June 1, 2021 — Ionizing radiation is used for treating nearly half of all cancer patients. Radiotherapy works by damaging the DNA of cancer cells, and cells sustaining so much DNA damage that they cannot sufficiently repair it will soon cease to replicate and die. It's an effective strategy overall, and radiotherapy is a common frontline cancer treatment option. Unfortunately, many cancers have subsets of cells that are able to survive initial radiotherapeutic regimens by developing mechanisms that are able to repair the DNA damage. This often results in resistance to further radiation as cancerous growth recurs. But until recently, little was known about exactly what happens in the genomes of cancer cells following radiotherapy.
To probe the traits of post-radiotherapy cancer genomics, Jackson Laboratory (JAX) Professor Roel Verhaak, Ph.D., led a team that analyzed gliomas, a brain cancer, both when they first arose and after they recurred in 190 patients. They also looked at data from nearly 3,700 other post-treatment metastatic tumors. In "Radiotherapy is associated with a deletion signature that contributes to poor outcomes in cancer patients," published in Nature Genetics, the researchers present findings showing that radiotherapy is associated with consistent genomic damage in the form of a large number of DNA deletions. The study also implicates an error-prone DNA damage repair mechanism as being an important contributor to the deletion signature. Targeting this DNA repair mechanism may help maximize the efficacy of radiotherapy. The study was co-led by Floris Barthel, M.D., a senior fellow in the group, and first author Emre Kocakavuk, M.D., a visiting student from University Hospital Essen in Germany.
Analyzing the pre- and post-treatment glioma datasets as well as the post-treatment metastatic tumor dataset, Verhaak and his team identified a significant increase of small (five to 15 base pair) deletions and chromosome or chromosome-arm level deletions in response to radiation. Furthermore, the post-treatment small deletion pattern had distinct characteristics that implicate canonical non-homologous end joining (c-NHEJ) as the preferred repair pathway for radiation-induced DNA damage.
"c-NHEJ is an error-prone mechanism for DNA repair that cancer cells need to use to mitigate the damage done by radiation.

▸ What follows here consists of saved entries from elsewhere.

**config.mk**
```make
export PLATFORM = sky130hd
export DESIGN_NAME = pause_ctrl
export DESIGN_NICKNAME = d
export VERILOG_FILES = /design/src/rtl/pause_pkg.sv /design/src/rtl/pause_quantum_div.sv /design/src/rtl/pause_tx_fsm.sv /design/src/rtl/pause_rx_hold.sv /design/src/rtl/pause_ctrl.sv
export SDC_FILE = /design/constraint.sdc
export NUM_CORES = 1
export LEC_CHECK = 0
export ABC_AREA = 1
export BUFFER_PORTS_ARGS = -buffer_cell sky130_fd_sc_hd__buf_2
export CAP_MARGIN = 20
export CORE_MARGIN = 5
export CORE_UTILIZATION = 51
export CTS_BUF_LIST = sky130_fd_sc_hd__clkbuf_8
export DETAILED_ROUTE_END_ITERATION = 7
export PLACE_DENSITY = 0.81
export SLEW_MARGIN = 20
export SYNTH_ARGS = -nofsm -noshare
export SYNTH_HDL_FRONTEND = slang
export SYNTH_HIERARCHICAL = 1
export SYNTH_SLANG_ARGS = --single-unit
```
**constraint.sdc**
```tcl
create_clock -name clk -period 4 [get_ports clk]
set_input_delay 0.8 -clock clk [delete_from_list [all_inputs] [get_ports clk]]
set_output_delay 0.8 -clock clk [all_outputs]
set_load 0.1 [all_outputs]
```
**src/rtl/pause_pkg.sv**
```systemverilog
package pause_pkg;
    typedef enum logic [1:0] {
        TX_IDLE     = 2'd0,
        TX_SEND_ON  = 2'd1,
        TX_WAIT     = 2'd2,
        TX_SEND_OFF = 2'd3
    } tx_state_e;
endpackage

```
**src/rtl/pause_quantum_div.sv**
```systemverilog
// Divides bit-time ticks into quantum ticks; restartable.
module pause_quantum_div #(
    parameter int TICKS_PER_QUANTUM = 512
) (
    input  logic clk,
    input  logic rst_n,
    input  logic clear,
    input  logic bit_tick,
    output logic q_tick
);
    localparam int CW = (TICKS_PER_QUANTUM > 1) ? $clog2(TICKS_PER_QUANTUM) : 1;
    localparam logic [CW-1:0] LAST = CW'(TICKS_PER_QUANTUM - 1);

    logic [CW-1:0] cnt;

    assign q_tick = bit_tick && !clear && (cnt == LAST);

    always_ff @(posedge clk) begin
        if (!rst_n || clear) begin
            cnt <= '0;
        end else if (bit_tick) begin
            cnt <= q_tick ? '0 : cnt + 1'b1;
        end
    end
endmodule

```
**src/rtl/pause_tx_fsm.sv**
```systemverilog
// Transmit-side PAUSE request sequencer with refresh countdown.
module pause_tx_fsm
    import pause_pkg::*;
#(
    parameter int QW                = 16,
    parameter int TICKS_PER_QUANTUM = 512
) (
    input  logic          clk,
    input  logic          rst_n,
    input  logic          bit_tick,
    input  logic          cfg_tx_en,
    input  logic [QW-1:0] cfg_quanta,
    input  logic [QW-1:0] cfg_refresh,
    input  logic          congested,
    input  logic          req_ready,
    output logic          req_valid,
    output logic [QW-1:0] req_quanta
);
    tx_state_e     state, state_nx;
    logic [QW-1:0] timer;
    logic          accept;
    logic          q_tick;
    logic          load;

    assign accept = req_valid && req_ready;
    assign load   = accept && (state == TX_SEND_ON);

    pause_quantum_div #(.TICKS_PER_QUANTUM(TICKS_PER_QUANTUM)) u_div (
        .clk      (clk),
        .rst_n    (rst_n),
        .clear    (load),
        .bit_tick (bit_tick),
        .q_tick   (q_tick)
    );

    // State register
    always_ff @(posedge clk) begin
        if (!rst_n) state <= TX_IDLE;
        else        state <= state_nx;
    end

    // Next state
    always_comb begin
        state_nx = state;
        unique case (state)
            TX_IDLE:     if (cfg_tx_en && congested) state_nx = TX_SEND_ON;
            TX_SEND_ON:  if (accept) state_nx = TX_WAIT;
            TX_WAIT: begin
                if (!congested || !cfg_tx_en)  state_nx = TX_SEND_OFF;
                else if (timer <= cfg_refresh) state_nx = TX_SEND_ON;
            end
            TX_SEND_OFF: if (accept) state_nx = TX_IDLE;
        endcase
    end

    // Outputs
    always_comb begin
        req_valid  = 1'b0;
        req_quanta = '0;
        unique case (state)
            TX_IDLE:     ;
            TX_SEND_ON:  begin req_valid = 1'b1; req_quanta = cfg_quanta; end
            TX_WAIT:     ;
            TX_SEND_OFF: req_valid = 1'b1;
        endcase
    end

    // Countdown
    always_ff @(posedge clk) begin
        if (!rst_n) begin
            timer <= '0;
        end else if (load) begin
            timer <= cfg_quanta;
        end else if (state == TX_WAIT && q_tick && timer != '0) begin
            timer <= timer - 1'b1;
        end
    end
endmodule

```
**src/rtl/pause_rx_hold.sv**
```systemverilog
// Receive-side hold timer driven by received PAUSE quanta.
module pause_rx_hold #(
    parameter int QW                = 16,
    parameter int TICKS_PER_QUANTUM = 512
) (
    input  logic          clk,
    input  logic          rst_n,
    input  logic          bit_tick,
    input  logic          cfg_rx_en,
    input  logic          cfg_rx_ignore,
    input  logic          rx_pause_valid,
    input  logic [QW-1:0] rx_pause_quanta,
    output logic          tx_hold
);
    logic [QW-1:0] hold_cnt;
    logic          honour;
    logic          load;
    logic          q_tick;

    assign honour = cfg_rx_en && !cfg_rx_ignore;
    assign load   = honour && rx_pause_valid;

    pause_quantum_div #(.TICKS_PER_QUANTUM(TICKS_PER_QUANTUM)) u_div (
        .clk      (clk),
        .rst_n    (rst_n),
        .clear    (load),
        .bit_tick (bit_tick),
        .q_tick   (q_tick)
    );

    always_ff @(posedge clk) begin
        if (!rst_n || !honour) begin
            hold_cnt <= '0;
        end else if (load) begin
            hold_cnt <= rx_pause_quanta;
        end else if (q_tick && hold_cnt != '0) begin
            hold_cnt <= hold_cnt - 1'b1;
        end
    end

    assign tx_hold = (hold_cnt != '0);
endmodule

```
**src/rtl/pause_ctrl.sv**
```systemverilog
// Top: one MAC port's PAUSE generation and PAUSE honouring.
module pause_ctrl #(
    parameter int QW                = 16,
    parameter int TICKS_PER_QUANTUM = 512
) (
    input  logic          clk,
    input  logic          rst_n,
    input  logic          bit_tick,
    input  logic          cfg_tx_en,
    input  logic          cfg_rx_en,
    input  logic          cfg_rx_ignore,
    input  logic [QW-1:0] cfg_quanta,
    input  logic [QW-1:0] cfg_refresh,
    input  logic          congested,
    output logic          req_valid,
    input  logic          req_ready,
    output logic [QW-1:0] req_quanta,
    input  logic          rx_pause_valid,
    input  logic [QW-1:0] rx_pause_quanta,
    output logic          tx_hold
);
    pause_tx_fsm #(.QW(QW), .TICKS_PER_QUANTUM(TICKS_PER_QUANTUM)) u_tx (
        .clk         (clk),
        .rst_n       (rst_n),
        .bit_tick    (bit_tick),
        .cfg_tx_en   (cfg_tx_en),
        .cfg_quanta  (cfg_quanta),
        .cfg_refresh (cfg_refresh),
        .congested   (congested),
        .req_ready   (req_ready),
        .req_valid   (req_valid),
        .req_quanta  (req_quanta)
    );

    pause_rx_hold #(.QW(QW), .TICKS_PER_QUANTUM(TICKS_PER_QUANTUM)) u_rx (
        .clk             (clk),
        .rst_n           (rst_n),
        .bit_tick        (bit_tick),
        .cfg_rx_en       (cfg_rx_en),
        .cfg_rx_ignore   (cfg_rx_ignore),
        .rx_pause_valid  (rx_pause_valid),
        .rx_pause_quanta (rx_pause_quanta),
        .tx_hold         (tx_hold)
    );
endmodule

```
==> impl_metrics.csv <==
group,metric,value,unit
run_status,status,"finished, final reports clean",
min_path,whs_path_depth,2,
synth,synth-simple-area-share,41.7,%
synth,synth_compound_area_share,10.9,%
clocking,cts_buffers,5,
routing,drt-total-wl,9610,µm
grt,grtUsageTotal,19.6,%
place,place_worst_setup_slack,1.04,ns
worst_setup_path,cp.depth,8,
power,p_per_area,280,nW/µm²
floorplan,boundaryPins,75,
place,place.gp.congestion,0.926,
worst_setup_path,crit_path_start,"u_rx/hold_cnt[0]$_SDFFE_PP0P_",
place,dp_hpwl,7580,µm
grt,grt_max_degree,27,
worst_setup_path,criticalPathCategory,"register to primary output",
run,cap_violations,0,
synth,synth_top_family_by_area,"simple AND/OR/NAND/NOR gates",
floorplan,start_util,52.2,%
floorplan,dieWidth,98.9,µm
final_layout,nets,809,
final_layout,syn2layout_area_growth,12.7,%
synth,syn_inst,660,
synth,syn_area_per_cell,6.11,µm²
clocking,clk_latency,0.31,ns
timing,finalClockSkew,0.0101,ns
worst_setup_path,crit_chain,"inv_1, ha_1, inv_1, nor2_1, nand3_1, nor2_1, nand4_1, buf_2",
grt,grt_pass1_vias,3897,
routing,wire_per_inst,11.5,µm
synth,synthesis.nets,739,
worst_setup_path,crit_arrival,1.94,ns
final_layout,drive_gt1_share,17.4,%
worst_setup_path,rr_startpoint,"u_tx/u_div/cnt[0]$_SDFFE_PP0P_",
timing,slew_headroom,62.8,%
floorplan,die-area,9780,µm²
routing,drtIter0Drc,193,
clocking,post_cts_resized,0,
synth,syn_area,4030,µm²
routing,dr.pass1.iters,5,
worst_setup_path,start_kind,"register",
worst_setup_path,crit_slowest_cell,"dfxtp_1",
final_layout,antenna_cells,0,
timing,drv_slew,0,
worst_setup_path,max_stage_delay,0.34,ns
timing,rsz0062_at_grt,"false",
floorplan,die_h,98.9,µm
timing,min_period,2.74,ns
synth,yosysUniqueCellTypes,37,
timing,worst_pin_slew,0.558,ns
grt,grt_pass1_wl,16300,µm
worst_setup_path,cp_top_family,"simple AND/OR/NAND/NOR gates",
clocking,cts_setup_buffers,0,
timing,fmax,365,MHz
worst_setup_path,endpoint_kind,"primary output",
timing,hold_viol_final,0,
power,leakage,2.55,nW
synth,ys_ff_latch,52,
timing,finalSetupViolCount,0,
synth,synth_mux_area_share,0,%
timing,setup_ws,1.26,ns
min_path,hp-start,"u_tx/u_div/cnt[1]$_SDFFE_PP0P_",
floorplan,rows,32,
worst_setup_path,critPathMaxFanout,3,
min_path,hold_path_class,"register to register",
power,vdd_drop_max,0.000184,V
place,placement.cell_area,4450,µm²
worst_setup_path,ff2ff_path_depth,15,
clocking,clock_sinks,52,
clocking,cts_root_buf,"clkbuf_8",
synth,synthAdderAreaFrac,6.83,%
clocking,path_clk_slew,0.10,ns
timing,period_share,68.4,%
worst_setup_path,path_buf_inv,3,
final_layout,design_area,4540,µm²
place,numPortBuffers,74,
routing,ant_nets,0,
grt,grt.overflow.total,0,
timing,tns,0,ns
floorplan,core_area,7730,µm²
routing,routed_via_density,5.05,
clocking,cts_tree,"yes",
routing,route.detailed.drc,0,
clocking,htreeDepth,2,
routing,vias,4203,
clocking,holdBufCountCts,0,
power,finalPower,1.27,mW
worst_setup_path,crit_required,3.20,ns
synth,synth_xor_area_share,1.96,%
synth,yosysWarnings,6,
clocking,clockBufferDepth,2,
synth,yosysSeqAreaShare,25.8,%
grt,grt_antenna_before_repair,0,
layout by cell type (no fill, tap or decap):
master / Yosys / layout
nor3b_1: 2 / 2
xor2_1: 4 / 4
inv_2: 9 / 9
nand4_4: 1 / 1
inv_4: 1 / 1
nor2_8: 1 / 1
a22oi_1: 3 / 3
a21oi_1: 33 / 33
o21bai_1: 2 / 2
nand2_8: 2 / 2
a21o_1: 1 / 1
o21ai_1: 9 / 9
nor2_4: 7 / 7
o211ai_1: 1 / 1
nand2_1: 144 / 144
nor2_2: 6 / 6
nand4_1: 5 / 5
nand3_2: 4 / 4
and2_1: 1 / 1
a31oi_1: 1 / 1
o21ai_0: 27 / 27
nand2_4: 3 / 3
o21ai_2: 4 / 4
nand2_2: 7 / 7
buf_2: 3 / 74
clkbuf_8: 0 / 6
xnor2_1: 5 / 5
dfxtp_1: 52 / 52
nor3_1: 10 / 10
nor3_2: 2 / 2
inv_1: 107 / 109
nand3_1: 41 / 41
ha_1: 22 / 22
nor2_1: 132 / 132
sequential cells by signal (all words and copies together), names as in the netlist:
name            count
u_tx/state          2
u_tx/timer         16
u_rx/hold_cnt      16
u_rx/u_div/cnt      9
u_tx/u_div/cnt      9
final cells by class:
type / instances / area (µm²)
Inverter: 117 / 442
Clock buffer: 6 / 82.6
Clock inverter: 2 / 7.51
Multi-Input combinational cell: 480 / 2470
Sequential cell: 52 / 1040
Tap cell: 102 / 128
Timing Repair Buffer: 74 / 370
Fill cell: 772 / 3180
cell usage after synthesis:
library cell    n  area [µm²]
nor3b_1         2        15.0
nor2_2          6        37.5
inv_4           1        6.26
o211ai_1        1        7.51
buf_6           2        22.5
nand2_2         7        43.8
nand4_1         5        31.3
xnor2_1         5        43.8
nor2_8          1        20.0
nor3_2          2        20.0
a31oi_1         1        6.26
o21ai_2         4        35.0
nor2_4          7        78.8
a21oi_1        33         165
nor2_1        132         495
buf_2           3        15.0
o21bai_1        2        15.0
nor3_1         10        50.1
inv_1         107         402
and2_1          1        6.26
nand2_8         2        40.0
nand4_4         1        21.3
dfxtp_1        52        1040
o21ai_0        27         135
a21o_1          1        7.51
buf_4           1        7.51
o21ai_1         9        45.0
buf_8           1        15.0
inv_2           9        33.8
xor2_1          4        35.0
nand2_4         3        33.8
a22oi_1         3        22.5
clkbuf_1        4        15.0
nand3_1        41         205
nand3_2         4        40.0
ha_1           22         275
nand2_1       144         541
tightest hold or removal path, delay by kind of cell, from the launching register on:
| kind | cells | cell delay [ns] |
|---|---|---|
| flops | 1 | 0.34 |
| simple gates | 2 | 0.15 |
path summary, 6_finish.rpt:
check	endpoint	slack [ns]
min	u_tx/u_div/cnt[1]$_SDFFE_PP0P_	0.52
max reg2reg	u_tx/timer[0]$_SDFFE_PN0P_	1.65
min reg2reg	u_tx/u_div/cnt[1]$_SDFFE_PP0P_	0.52
max	tx_hold	1.26
power breakdown:
part           internal [mW]  switching (mW)
registers              0.532          0.0166
logic                  0.118           0.298
clock network          0.137           0.169
total                  0.787           0.483
per-stage QoR:
step	cells	hold slack [ns]	utilization [%]
floorplan	660	0.468	-
global placement	825	0.489	57.6
detailed placement	825	0.505	57.6
CTS	833	0.518	58.8
global route	833	0.541	58.8
finish	833	0.518	58.8
metal layers:
metal  GRT usage, %  share of wire [%]  up-vias
li1               -                  -     2190
met1           25.7                 46     1892
met2           33.3                 47      115
met3           2.97                6.5        6
met4           5.57               0.99        0
met5              0                  0        -
cell families after synthesis:
logic type | count (synthesis)
AND/OR/NAND/NOR | 368
buffers and inverters | 128
AO/OA/AOI/OAI | 81
flip-flops | 52
adder cells (fa/ha/maj) | 22
XOR/XNOR | 9
(Power assumes the default switching activity.)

We discovered that small deletions commonly happen as a consequence," said Verhaak.
The research also reveals that patients who acquire the high small deletion burden have significantly shorter survival than others post-radiotherapy. The finding implies that the deletion signature is associated with a loss of sensitivity to subsequent radiotherapy and suggests that the presence of many small deletions may serve as a biomarker for radiotherapy response. Somewhat paradoxically, tumors that acquire the high deletion burden signature appear to become robust, possessing sufficient, if not precise, DNA repair to survive mutation-inducing treatments. Therefore, even if initial radiotherapy is effective, recurrent tumors that exhibit this genomic trait are unlikely to respond to more.
On the other hand, the study supports the hypothesis that DNA repair inhibitors likely represent an effective therapeutic strategy and could improve cancer cell response to radiotherapy. At this point, research has indeed indicated that drugs known as PARP inhibitors are effective for treating various cancer types, and preliminary work is being done to evaluate other candidate DNA repair mechanism inhibitors.
"Finding a robust signature of c-NHEJ in post-irradiated tumors is very exciting because it suggests that slowing this repair process during radiotherapy could potentially increase the effectiveness of treatment," said Barthel.